Here, we assume that $\mathbb{Q}$ is different from $\mathbb{P}^{\otimes m}$ and we follow the same tracks as for the estimation of $S_{2,\text{GMS}}^{\textbf{u}}$ in Section 2.1.

• •

  First method - Pick-Freeze.

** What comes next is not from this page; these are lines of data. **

## config.mk

```make
export PLATFORM = sky130hd
export DESIGN_NAME = option_and_trim_loader
export DESIGN_NICKNAME = d
export VERILOG_FILES = /design/src/optld_pkg.sv /design/src/option_and_trim_loader.sv
export SDC_FILE = /design/constraint.sdc
export NUM_CORES = 1
export LEC_CHECK = 0
export ABC_AREA = 1
export BUFFER_PORTS_ARGS = -buffer_cell sky130_fd_sc_hd__buf_2
export CAP_MARGIN = 20
export CORE_AREA = 2 2 213 215
export CTS_CLUSTER_DIAMETER = 40
export CTS_CLUSTER_SIZE = 14
export DETAILED_ROUTE_END_ITERATION = 6
export DIE_AREA = 0 0 215 217
export GPL_TIMING_DRIVEN = 0
export HOLD_SLACK_MARGIN = 0.08
export PLACE_DENSITY = 0.73
export SYNTH_ARGS = -nofsm -noshare
export SYNTH_HDL_FRONTEND = slang
export SYNTH_SLANG_ARGS = --single-unit
```

## constraint.sdc

```tcl
create_clock -name i_ref_clk -period 7 [get_ports i_ref_clk]
set_clock_uncertainty 0.2 [all_clocks]
set_input_delay 1.4 -clock i_ref_clk [delete_from_list [all_inputs] [get_ports i_ref_clk]]
set_output_delay 1.4 -clock i_ref_clk [all_outputs]
set_load 0.05 [all_outputs]
```
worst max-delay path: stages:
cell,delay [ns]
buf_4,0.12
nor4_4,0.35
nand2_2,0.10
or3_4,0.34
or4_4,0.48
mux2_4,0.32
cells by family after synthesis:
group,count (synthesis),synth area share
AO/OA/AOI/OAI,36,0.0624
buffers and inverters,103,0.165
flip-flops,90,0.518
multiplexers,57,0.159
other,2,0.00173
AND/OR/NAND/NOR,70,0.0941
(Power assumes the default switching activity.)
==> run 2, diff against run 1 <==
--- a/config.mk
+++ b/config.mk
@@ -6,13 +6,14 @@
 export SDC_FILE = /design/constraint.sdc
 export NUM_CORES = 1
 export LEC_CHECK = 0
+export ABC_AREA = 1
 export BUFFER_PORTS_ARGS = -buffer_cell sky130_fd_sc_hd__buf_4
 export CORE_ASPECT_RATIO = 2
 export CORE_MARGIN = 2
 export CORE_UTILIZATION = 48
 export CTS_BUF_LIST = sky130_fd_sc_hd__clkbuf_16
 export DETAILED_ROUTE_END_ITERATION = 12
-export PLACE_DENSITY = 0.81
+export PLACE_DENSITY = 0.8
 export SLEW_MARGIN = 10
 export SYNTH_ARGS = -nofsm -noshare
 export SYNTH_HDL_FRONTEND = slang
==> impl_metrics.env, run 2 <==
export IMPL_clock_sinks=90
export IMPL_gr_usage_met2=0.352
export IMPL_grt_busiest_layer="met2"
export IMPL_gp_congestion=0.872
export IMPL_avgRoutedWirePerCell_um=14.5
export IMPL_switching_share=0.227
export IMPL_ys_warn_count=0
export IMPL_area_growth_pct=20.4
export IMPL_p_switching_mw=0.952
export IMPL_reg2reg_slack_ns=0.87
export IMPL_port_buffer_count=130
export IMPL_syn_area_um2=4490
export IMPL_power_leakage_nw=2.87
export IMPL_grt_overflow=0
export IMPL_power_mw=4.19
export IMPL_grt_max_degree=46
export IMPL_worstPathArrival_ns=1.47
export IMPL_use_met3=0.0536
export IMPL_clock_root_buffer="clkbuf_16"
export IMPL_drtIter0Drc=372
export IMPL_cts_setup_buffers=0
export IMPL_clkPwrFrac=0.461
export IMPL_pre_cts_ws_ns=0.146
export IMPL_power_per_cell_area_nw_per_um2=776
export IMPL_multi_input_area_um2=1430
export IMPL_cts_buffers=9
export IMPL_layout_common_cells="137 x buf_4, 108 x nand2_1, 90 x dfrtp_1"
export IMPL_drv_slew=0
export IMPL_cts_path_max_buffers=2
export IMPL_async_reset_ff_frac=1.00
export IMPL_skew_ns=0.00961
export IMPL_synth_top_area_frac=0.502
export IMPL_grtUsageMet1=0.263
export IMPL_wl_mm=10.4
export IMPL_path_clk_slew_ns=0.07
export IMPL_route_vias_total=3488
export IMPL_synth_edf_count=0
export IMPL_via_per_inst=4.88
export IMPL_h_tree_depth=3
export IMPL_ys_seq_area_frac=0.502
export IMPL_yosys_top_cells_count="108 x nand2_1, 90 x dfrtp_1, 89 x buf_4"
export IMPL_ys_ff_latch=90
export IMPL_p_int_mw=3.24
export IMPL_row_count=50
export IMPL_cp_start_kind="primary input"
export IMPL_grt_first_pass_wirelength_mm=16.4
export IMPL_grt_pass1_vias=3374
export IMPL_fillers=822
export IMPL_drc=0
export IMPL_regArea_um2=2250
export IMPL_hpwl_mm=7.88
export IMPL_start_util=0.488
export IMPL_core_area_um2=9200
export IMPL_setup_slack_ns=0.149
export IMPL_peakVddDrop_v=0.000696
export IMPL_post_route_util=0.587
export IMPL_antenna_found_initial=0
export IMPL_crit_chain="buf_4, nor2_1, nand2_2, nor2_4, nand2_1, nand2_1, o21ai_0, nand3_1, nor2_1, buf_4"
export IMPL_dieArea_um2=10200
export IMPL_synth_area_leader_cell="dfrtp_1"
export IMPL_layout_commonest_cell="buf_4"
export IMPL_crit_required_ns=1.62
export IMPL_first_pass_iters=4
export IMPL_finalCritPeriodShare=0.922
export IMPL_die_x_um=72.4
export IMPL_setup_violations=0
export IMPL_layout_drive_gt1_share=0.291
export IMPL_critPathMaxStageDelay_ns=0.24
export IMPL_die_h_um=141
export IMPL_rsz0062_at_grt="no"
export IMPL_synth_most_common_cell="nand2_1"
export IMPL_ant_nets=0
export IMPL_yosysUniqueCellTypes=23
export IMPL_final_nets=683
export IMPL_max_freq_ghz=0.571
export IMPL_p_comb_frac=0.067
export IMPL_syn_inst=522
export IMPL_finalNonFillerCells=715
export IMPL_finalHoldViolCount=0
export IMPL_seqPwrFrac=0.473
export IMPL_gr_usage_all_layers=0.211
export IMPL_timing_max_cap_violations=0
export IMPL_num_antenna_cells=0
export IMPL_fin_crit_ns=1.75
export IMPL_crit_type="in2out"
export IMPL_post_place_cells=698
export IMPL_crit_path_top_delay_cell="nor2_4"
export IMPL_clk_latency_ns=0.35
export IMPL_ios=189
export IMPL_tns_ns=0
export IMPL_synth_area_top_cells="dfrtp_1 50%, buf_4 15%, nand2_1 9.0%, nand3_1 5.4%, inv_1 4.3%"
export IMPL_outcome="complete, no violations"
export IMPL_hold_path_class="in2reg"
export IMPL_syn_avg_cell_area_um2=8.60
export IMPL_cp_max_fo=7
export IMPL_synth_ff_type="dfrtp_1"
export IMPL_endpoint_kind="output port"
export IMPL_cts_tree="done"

We use the same design of experiment as in the First method of Section 2.1 but instead of considering that the $m$ additional $N$-samples $(W_{l,k})$ for $l\in\{1,\ldots,m\}$ and $k\in\{1,\ldots,N\}$ are drawn with respect to the distribution $\mathbb{P}$ of the output, they are now drawn with respect to the law $\mathbb{Q}$. More precisely, one considers the following design of experiment consisting in:

  1. 1.

     a classical Pick-Freeze sample, that is two $N$-samples of $Z$: $(Z_{j},Z_{j}^{\textbf{u}})$, $1\leqslant j\leqslant N$;

  2. 2.

     $m$ $\mathbb{Q}$-distributed $N$-samples $W_{l,k}$, $l\in\{1,\ldots,m\}$ and $k\in\{1,\ldots,N\}$ that are independent of $(Z_{j},Z_{j}^{\textbf{u}})$ for $1\leqslant j\leqslant N$.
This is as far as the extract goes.